Orteq develops biodegradable scaffold for meniscus surgery

Doctors can give athletes who undergo meniscus surgery the ability to return to their active life faster with much less pain using a biodegradable scaffold in the knee.

Orthopaedic medical technology company Orteq claims that these are the results so far of patients implanted with its scaffold product dubbed Actifit. 

The device has been designed specifically for meniscus surgery, the most popular orthopaedic procedure. According to Orteq, surgeons treat one-and-a-half million meniscal injuries each year in Europe and the US alone.

In these procedures, surgeons try and remove as little meniscus tissue as possible. This is because the meniscus, which is made up of two half-moon-shaped fibrocartilaginous structures in the knee, acts as shock absorbers. Any lost tissue will affect load distribution in the knee and this causes pain and cartilage damage.

Orteq’s scaffold, which is made of a biodegradable and biocompatible polyurethane, is described as a porous cellular matrix. After damaged meniscus tissue is removed, the scaffold is put in place. Over time, cells and blood vessels will grow into the porous material and the scaffold will start filling up with tissue.

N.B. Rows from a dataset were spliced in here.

==> /design/flow/run.sh <==
#!/bin/bash
# OpenROAD 26Q1-2900-gdf79404cd8, Yosys 0.63+post, stock flow scripts
make -C /OpenROAD-flow-scripts/flow DESIGN_CONFIG=/design/flow/config.mk WORK_HOME=/design/flow/orfs finish
==> /design/flow/config.mk <==
export PLATFORM = sky130hd
export DESIGN_NAME = RamInitSpWf
export DESIGN_NICKNAME = RamInitSpWf
export VERILOG_FILES = /design/flow/design.v
export SDC_FILE = /design/flow/constraint.sdc
export NUM_CORES = 4
export LEC_CHECK = 1
export CORE_UTILIZATION = 40
export SYNTH_HDL_FRONTEND = slang
==> /design/flow/constraint.sdc <==
current_design RamInitSpWf

set clk_period 15.1
set clk_io_pct 0.2

create_clock -name clk0 -period $clk_period [get_ports {clk}]

set non_clock_inputs [all_inputs -no_clocks]
set_input_delay [expr $clk_period * $clk_io_pct] -clock clk0 $non_clock_inputs
set_output_delay [expr $clk_period * $clk_io_pct] -clock clk0 [all_outputs]
### design.v
`timescale 1ns / 1ps
module RamSpWf ( clk,
                    we,
                    en,
                    addr,
                    di,
                    dout);
    parameter
              ADDR_WIDTH = 8,
              DATA_WIDTH = 8;
    input clk;
    input we;
    input en;
    input [ADDR_WIDTH-1:0] addr;
    input [DATA_WIDTH-1:0] di;
    output [DATA_WIDTH-1:0] dout;
    reg [DATA_WIDTH-1:0] RAM [(2**ADDR_WIDTH)-1:0];
    reg [DATA_WIDTH-1:0] dout;
    always @(posedge clk)
        begin
        if (en)
            begin
                if (we)
                    begin
                    RAM[addr] <= di;
                    dout <= di;
                    end
                else
                    dout <= RAM[addr];
            end
        end
endmodule
### run.sh
#!/bin/bash
# OpenROAD 26Q1-2900-gdf79404cd8, Yosys 0.63+post, stock flow scripts
make -C /OpenROAD-flow-scripts/flow DESIGN_CONFIG=/design/flow/config.mk WORK_HOME=/design/flow/orfs finish
### config.mk
export PLATFORM = sky130hd
export DESIGN_NAME = RamSpWf
export DESIGN_NICKNAME = RamSpWf
export VERILOG_FILES = /design/flow/design.v
export SDC_FILE = /design/flow/constraint.sdc
export NUM_CORES = 4
export LEC_CHECK = 1
export CORE_UTILIZATION = 40
export SYNTH_HDL_FRONTEND = slang
### constraint.sdc
current_design RamSpWf

set clk_period 15.1
set clk_io_pct 0.2

create_clock -name clk0 -period $clk_period [get_ports {clk}]

set non_clock_inputs [all_inputs -no_clocks]
set_input_delay [expr $clk_period * $clk_io_pct] -clock clk0 $non_clock_inputs
set_output_delay [expr $clk_period * $clk_io_pct] -clock clk0 [all_outputs]
==> run_results.csv <==
group,metric,value,unit
synth,synth_seq_share,77.0,%
global_routing,antenna_found_initial,4,
worst_hold_path,hold_depth,5,
placement,dp.final_hpwl,130000,um
cts,htreeDepth,4,
cts,cts_buffer_depth,3,
cts,cts_tree,"built",
layout,drive_above_1_share,25.4,%
route,dr.pass1.iters,5,
synth,synth-cells-yosys,3747,
synth,syn_area_per_cell,21.4,sq um
layout,fillCellCount,16237,
power,p_per_area,129,nW/um^2
route,wl,213000,um
cts,cts_root_buf,"clkbuf_16",
cts,post_cts_buffers,0,
worst_setup_path,worst_path_largest_cell_delay,760,ps
synth,ys.flop_type,"edfxtp_1",
synth,ys.warnings.count,0,
synth,yosysChipArea,80200,sq um
global_routing,grt_pass1_wl,308000,um
worst_setup_path,crit_type,"in -> reg",
route,drcViolationCount,0,
synth,synth_flops,2056,
worst_setup_path,cp.required,15690,ps
power,p_clk_share,41.2,%
power,combPwrFrac,5.0,%
route,drt-vias-per-instance,5.75,
final_timing,hold_violations,0,
final_timing,post-route-period-util,47.6,%
final_timing,clock_skew,66.8,ps
synth,edf_count,2056,
worst_setup_path,r2r_setup_slack,11940,ps
route,wl_per_cell,31.3,um
power,ir_drop,0.000107,V
route,drt_iter0_drc,2702,
final_timing,slew_violations,0,
floorplan,die_h,450,um
run,warnings,29,
layout,area.sequential,61700,sq um
worst_hold_path,hold_path.class,"reg -> reg",
final_timing,timing.final.crit_period,7190,ps
synth,synthCells,3747,
global_routing,grt_pass1_vias,42829,
global_routing,grt_usage,23.5,%
route,ant_nets,0,
layout,layout.area.comb,17100,sq um
worst_hold_path,holdCritStartpoint,"RAM[248][4]$_DFFE_PP_",
cts,clk_pin_slew,60,ps
placement,dp_cells,6422,
power,p_sw_share,21.5,%
floorplan,dieArea,202000,sq um
cts,ctsHoldBuffers,0,
worst_setup_path,r2r-start,"RAM[155][2]$_DFFE_PP_",
global_routing,grt.overflow.total,0,
cts,cts.sinks,2056,
worst_setup_path,path_max_fanout,47,
cts,clock_latency,850,ps
worst_setup_path,crit_chain,"buf_8 -> buf_4 -> buf_4 -> buf_4 -> mux4_2 -> mux2i_1 -> o22ai_1 -> a21oi_1 -> o21ai_0 -> a2111oi_0 -> buf_4 -> o211ai_1",
final_timing,worstMarginPinSlew,1060,ps
power,power.switching,2.51,mW
floorplan,fp-utilization,40.4,%
layout,syn2layout_area_growth,13.0,%
synth,synth-async-reset-ratio,0,%
floorplan,rows,163,
final_timing,fmax,139,MHz
cts,cts_made_buffers,199,
placement,gp_congestion,0.910,
floorplan,core,198000,sq um
placement,port_buffers,26,
power,p_int,9.20,mW
power,power_frac_seq,53.7,%
final_timing,fin_setup_tns,0,ps
layout,instances_no_fill,6791,
worst_hold_path,holdPathEnd,"dout[4]$_DFFE_PP_",
run_status,status,"finished clean",
final_timing,finalSetupViolCount,0,
worst_setup_path,r2r_cells,6,
floorplan,ios,27,
final_timing,rsz0062_at_grt,"no",
worst_setup_path,r2r_end,"dout[2]$_DFFE_PP_",
worst_setup_path,crit_path_frequent_cell,"buf_4",
worst_setup_path,crit_path_start_kind,"input port",
final_timing,timing.hold.ws,1050,ps
run,max_cap_violations,0,
global_routing,grt_max_degree,137,
floorplan,dieWidth,450,um
route,via_count,39047,
cts,cts-resized-gates,0,
worst_setup_path,critPathCaptureType,"flip-flop",
final_timing,relSlewSlack,29.1,%
worst_setup_path,arrival,7770,ps
power,leakagePower,28.1,nW
worst_setup_path,slowest_stage,"a2111oi_0",
synth,syn_area,80200,sq um
synth,yosysUniqueCellTypes,58,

Eva-Lisa Heinrichs, chief medical officer at Orteq, said that the resulting scar tissue that forms will attain the characteristics of a meniscus and give patients the pain relief they need. She added that the polyurethane scaffold will degrade in the body after five to six years.

The company began a clinical trial led by Prof Rene Verdonk, head of the Department of Orthopaedic Surgery and Traumatology at the University Hospital in Gent, Belgium, with 52 patients in 2007.

Since then, the product has received a CE mark and, according to Heinrichs, the company has achieved close to 500 implantations across Europe.